SERVICE ADVISORY. Sorry to have dropped off the grid again, friends, but the past few days have been a challenge. My Harlem sublet came to an end, and none of the tickets I had out on a follow-up came through, so I was obliged to lodge with an old friend in Inwood, way up by Fort Tryon. It is a fascinating, hideous neighborhood. Here is a picture of an orange-seller on Dyckman, sweeping away the foul remnants of the late storm so that her customers can come right up to her, instead of flinging coins at her from the street:
I'm sure there's plenty else just as charming about Inwood, but I have been too sick to notice. I caught a chill New Year's Eve, spent two days I should have spent packing incapacitated by fever, and my lungs and sinuses are full of epoxy. Also, though I am very grateful to my buddy for lending me his spare room, it has seen little use and no absolutely no cleaning since the 28th Olympiad, and I'm not sure this is facilitating my recovery.

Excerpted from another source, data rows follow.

Background: an optimization exercise with open tools, aiming at small area. Do not read the settings as production practice.
Function was checked by simulation only, so behaviour that the tests miss may differ from the original.
No activity file was given, so power comes from the tool's default toggle rates.

## jbeat_crc
module jbeat_crc (
  input  wire        clk,
  input  wire        rst,
  input  wire        req_valid,
  input  wire        req_write,
  input  wire [3:0]  req_addr,
  input  wire [31:0] req_wdata,
  output reg         rsp_valid,
  output wire [31:0] rsp_rdata,
  input  wire [31:0] len_src,
  input  wire [31:0] len_tgt,
  input  wire [31:0] len_pat,
  output reg         mem_en,
  output reg         mem_we,
  output reg  [1:0]  mem_sel,
  output wire [29:0] mem_addr,
  output reg  [3:0]  mem_wstrb,
  output wire [31:0] mem_wdata,
  input  wire [31:0] mem_rdata
);
  localparam [31:0] POLY = 32'hEDB88320;
  localparam [3:0] C_MIS_SRC = 4'd1, C_SIZE = 4'd4, C_TRUNC = 4'd5,
                   C_ILLEGAL = 4'd6, C_NOTREADY = 4'd7;
  localparam [3:0] T_TCHK = 4'd1, T_CCHK = 4'd2, T_RUN = 4'd3, T_COPY = 4'd4,
                   T_LD = 4'd5, T_CHK = 4'd6, T_GATH = 4'd7, T_ALN = 4'd8,
                   T_WR1 = 4'd9, T_WR2 = 4'd10, T_RD = 4'd11, T_SZW = 4'd12;
  localparam [2:0] S_IDLE = 3'd0, S_WAIT = 3'd1, S_STEP = 3'd2,
                   S_BYTE1 = 3'd3, S_BYTE2 = 3'd4;
  function [31:0] crc4(input [31:0] c, input [3:0] d);
  ...
export LEC_CHECK = 0
export ABC_AREA = 1
export CAP_MARGIN = 20
export CORE_MARGIN = 2
export CORE_UTILIZATION = 40
export CTS_CLUSTER_DIAMETER = 80
export CTS_CLUSTER_SIZE = 30
export PLACE_DENSITY = 0.6
export SLEW_MARGIN = 20
create_clock -name core_clock -period 7.0 [get_ports {clk}]
standard.sh (not shown) runs the stock make flow with config.mk's settings and CLKGATE_MAP_FILE= SYNTH_SCRIPT=/design/flow/synth_recipe.tcl, a recipe that flattens the netlist after the stock synthesis.
==> flow/flow/run.sh <==
#!/bin/bash
# The standard layout (standard.sh) with three changes that do not touch what
# is built or measured:
#  - synthesis maps the logic with an area-oriented ABC script (abc_area.script
#    here, in a copy of the ORFS scripts folder; the registers are mapped
#    before ABC runs, so they are the standard synthesis's);
#  - every input and output port is buffered with sky130_fd_sc_hd__buf_1;
#  - CTS inserts no dummy loads.
# Each tool's output goes to the ORFS logs under orfs/logs; make's own output
# goes to standard_flow.log here.
set -euo pipefail
here=$(pwd)
rm -rf "$here/scripts"
cp -r "$FLOW_HOME/scripts" "$here/scripts"
cp "$here/flow/abc_area.script" "$here/scripts/abc_area.script"
bash standard.sh finish \
  "SCRIPTS_DIR=$here/scripts" \
  'BUFFER_PORTS_ARGS=-buffer_cell sky130_fd_sc_hd__buf_1' \
  'CTS_ARGS=-sink_clustering_enable -repair_clock_nets -sink_clustering_size 30 -sink_clustering_max_diameter 80 -dont_use_dummy_load' \
  > standard_flow.log 2>&1
==> flow/flow/abc_area.script <==
strash
dch
amap
Next try:
--- a/flow/design.v
+++ b/flow/design.v
@@ -44,18 +44,19 @@
   reg [31:0] acc;                
   reg        acc_v;
   reg [2:0]  sum_v, exp_v, size_v;
   reg        ok, fault;
   reg [3:0]  cause;
   wire [15:0] status = {cause, fault, ok, size_v, exp_v, sum_v, acc_v};
   reg [2:0]  ph;
   reg [2:0]  st;
   reg [2:0]  sc;                 
+  reg        fin;                
   reg [2:0]  cnt;                
   reg        b3;                 
   reg        mrd;                
   reg [1:0]  lo;                 
   reg        cw, cn;             
   reg        gt_q, lt_q, eq_q, ps_q;
   reg [1:0]  nlo;
   reg [2:0]  mm_q;
   assign rsp_rdata = r;
@@ -177,20 +178,21 @@
   reg crc_run_en;
   always @(*) begin
     case (ph)
       3'd2, 3'd3: crc_run_en = (cnt > 3'd0);
       3'd4, 3'd5: crc_run_en = (cnt > 3'd1);
       3'd6, 3'd7: crc_run_en = (cnt > 3'd2);
       default:    crc_run_en = b3;
     endcase
   end
+  wire [2:0] ld_m3 = (ph >= 3'd2) ? sc : sc - 3'd1;
   wire       ld_cy = ({1'b0, ph} >= (4'd8 - {1'b0, lo, 1'b0}));
-  wire [2:0] ld_k  = sc - 3'd1 - {2'd0, ld_cy};
+  wire [2:0] ld_k  = ld_m3 - {2'd0, ld_cy};
   wire       ld_w  = is_ld && (ld_k <= 3'd2);
   wire [1:0] tsel  = is_ld ? lo + 2'd1 : 2'd0;
   wire [3:0] rtap  = r[8*tsel +: 4];
   wire [15:0] cw16  = req_wdata[15:0];
   wire [3:0]  c_op  = cw16[15:12];
   wire [1:0]  c_z   = cw16[11:10];
   wire [1:0]  c_b   = cw16[9:8];
   wire [7:0]  c_imm = cw16[7:0];
   reg c_legal;
@@ -225,19 +227,19 @@
     mem_en    = run_rd || ld_rd || wr1 || wr2;
     mem_we    = wr1 || wr2;
     mem_sel   = is_run ? sb : 2'd2;
     mem_wstrb = wr1 ? (4'hF << lo) : wr2 ? ~(4'hF << lo) : 4'd0;
   end
   wire tchk_fail = ps_now || gt_now;
   wire cchk_fail = (sb == 2'd2 && !nsum[4]) || gt_now;
   wire chk_fail  = |mm_now;
   wire step_end  = (st == S_STEP) && ph7 &&
-                   (is_run ? (cnt == 3'd0) : is_ld ? (sc == ld_m + 3'd1) : 1'b1);
+                   (is_run ? fin : is_ld ? (sc == ld_m) : 1'b1);
   wire step_fail = (is_tchk && tchk_fail) || (is_cchk && cchk_fail) ||
                    (is_chk && chk_fail);
   wire acc_set  = (acc_req && req_write && !faulted_w && req_addr == 4'd0 &&
                    c_legal && c_op == 4'h1) ||
                   (step_end && is_cchk && !cchk_fail);
   wire acc_step = (st == S_BYTE1) || (st == S_BYTE2) || crc_run_en;
   wire acc_rot  = is_copy || (is_rd && ra == 4'd5);
   wire r_ldw   = acc_req && req_write;
   wire r_hold  = (st == S_IDLE) || (st == S_WAIT) ||
@@ -327,21 +329,22 @@
               end
             endcase
           end
         end
         S_BYTE1: st <= S_BYTE2;
         S_BYTE2: begin st <= S_IDLE; rsp_valid <= 1'b1; end
         S_WAIT: if (ph7) st <= S_STEP;
         S_STEP: begin
           if (is_run && ph0) begin
+            fin <= !(run_full || run_part);
             cnt <= run_full ? 3'd4 : run_part ? {1'b0, nlo} : 3'd0;
           end
-          if (is_ld && ph == 3'd1) sc <= sc + 3'd1;
+          if (ph7) sc <= sc + 3'd1;
           if (step_end) begin
             sc <= 3'd0;
             if (step_fail) begin
               fault <= 1'b1; ok <= 1'b0;
               cause <= is_chk ? (mm_now[0] ? C_MIS_SRC :
                                  mm_now[1] ? C_MIS_SRC + 4'd1 : C_MIS_SRC + 4'd2) :
                        (is_cchk && sb != 2'd2) ? C_SIZE : C_TRUNC;
               rsp_valid <= 1'b1;
               st <= S_IDLE;
After rerunning:
- The changed run went through all stages and came out clean
- cell area went up by about 1.2%
- fmax rose by about 1.1%
- clock power increases by about 6%
- worst hold slack loses 0.016 ns
- via count came out higher by 3.1%
- first-iteration DRC count is higher by 5.8%
- critical path depth fell by 4
- synthesized cell count increases by 1.2%
- sequential share of layout area shrinks by 0.45 points
- final cell count grows by 0.99%
- area after synthesis increases by 1.0%
- routed wire length goes up by 4.4%
- global-route usage came out higher by 0.79 points

[port drivers added, routing unchanged]
The flow's constraints put no driver on any port. The routed layouts listed below were extracted and timed again, unchanged, in two steps. Step 1: set_driving_cell puts a clkbuf_16 on clk and a buf_2 on each other input, an assumption about the parent block. Step 2 also shifts input and output timing later by t, the mid clock arrival at the registers, as if the neighbouring blocks saw the same clock. Slacks: no drivers / after step 1 / after step 2; pairs: no drivers / after step 1.
run | t, ns | setup WS [ns] | hold WS [ns] | pins driven straight from the clock port
the first run | 0.576 | 0.655 / 0.655 / 0.655 | 0.309 / 0.309 / 0.309 | 1
the second run | 0.586 | 0.726 / 0.726 / 0.726 | 0.293 / 0.293 / 0.293 | 1
After both steps setup and hold are still met in every run listed.
Context: an optimization exercise on an open-source flow, tuned for small area, a short achievable clock period and few clock cycles. The choices shown serve that exercise and are no tape-out recipe.
Function was not checked in any run shown here: the RTL went through the layout flow alone.
Power figures rest on the tool's default switching activity, not on a simulated workload.

===== flow/config.mk =====
export PLATFORM = sky130hd
export DESIGN_NAME = zedmd_scaler
export DESIGN_NICKNAME = zedmd_scaler
export VERILOG_FILES = /design/flow/design.v
export SDC_FILE = /design/flow/constraint.sdc
export NUM_CORES = 4
export LEC_CHECK = 0
export CAP_MARGIN = 20
export CORE_MARGIN = 2
export CORE_UTILIZATION = 40
export PLACE_DENSITY = 0.6
export SETUP_SLACK_MARGIN = 5
export SLEW_MARGIN = 20

===== flow/constraint.sdc =====
create_clock -name core_clock -period 9.5 [get_ports {clk}]
set_input_delay 1.9000 -clock core_clock [delete_from_list [all_inputs] [get_ports {clk}]]
set_output_delay 1.9000 -clock core_clock [all_outputs]
set_load 0.01 [all_outputs]

===== flow/run.sh =====
#!/bin/bash
# synth_recipe.tcl (not shown) runs the flow's synth.tcl, then flattens the netlist and writes it again
# the make line also repeats each setting of config.mk as NAME=value (left out here)
make -C /OpenROAD-flow-scripts/flow DESIGN_CONFIG=/design/flow/config.mk WORK_HOME=/design/flow/orfs CLKGATE_MAP_FILE= SYNTH_SCRIPT=/design/flow/synth_recipe.tcl finish
This is an optimization exercise on Yosys and OpenROAD, whose aim is small area, a short achievable clock period and few clock cycles, not a production implementation.
RTL that was checked went through simulation tests only; none was proved equivalent to the original.
Power and IR drop assume default switching activity.

main:
==> flow/design.v (excerpt) <==
module th_core (
    input  wire        clk,
    input  wire        rst,           
    input  wire        run_start,
    input  wire [31:0] run_budget,    
    output wire        busy,
    output reg         done,
    output wire [31:0] consumed,
    output reg         refused,
    input  wire        host_wr,
    input  wire [4:0]  host_idx,
    input  wire [15:0] host_wdata,
    input  wire        di_req,
    input  wire [1:0]  irq_line,      
    output wire [31:0] pc_o,
    output wire [31:0] st_o,
    output wire        intout,
    output wire        mem_req,
    output wire        mem_we,
    output wire [27:0] mem_addr,
    output wire [15:0] mem_wdata,
    input  wire        mem_ready,
    input  wire [15:0] mem_rdata
);
    localparam [31:0] ST_INIT   = 32'h0000_0010;
    localparam        IE_BIT    = 21;
    localparam [11:0] K_NOP  = 12'h000;
    localparam [11:0] K_MOVI = 12'h001;
    localparam [11:0] K_ADDI = 12'h002;
    localparam [11:0] K_DSJ  = 12'h003;
  ...
Settings: LEC_CHECK=0, CAP_MARGIN=20, CORE_MARGIN=2, CORE_UTILIZATION=40, CTS_BUF_LIST=sky130_fd_sc_hd__clkbuf_8, SLEW_MARGIN=20, TNS_END_PERCENT=5; clock period 12.0 ns.
standard.sh (not shown) runs the stock make flow with config.mk's settings and CLKGATE_MAP_FILE= SYNTH_SCRIPT=/design/flow/synth_recipe.tcl, a recipe that flattens the netlist after the stock synthesis.
==> flow/flow/run.sh <==
#!/bin/bash
set -euo pipefail
bash standard.sh SETUP_SLACK_MARGIN=8 finish > orfs_make.log 2>&1
main went all the way through synthesis, placement and routing and the layout is clean on timing, DRC and antenna.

Every so often, in my delirium and through fluttering lids, I catch sight of Jonah Goldberg shaking his finger at figurines made of long-hardened Play-Dough, and demanding, "Oh, so you're all 'hands off my body' when you want an abortion, but then you also want to make me have socialized medicine, which is hypocrimi, hypocriminical, hypo squirtfarrrarrrarrrrrrrrrrrrart," and I try to respond, but no one can make out what I'm saying, or else they think it's a Blake Edwards tribute.
Also: No wireless internet.
This may take a while.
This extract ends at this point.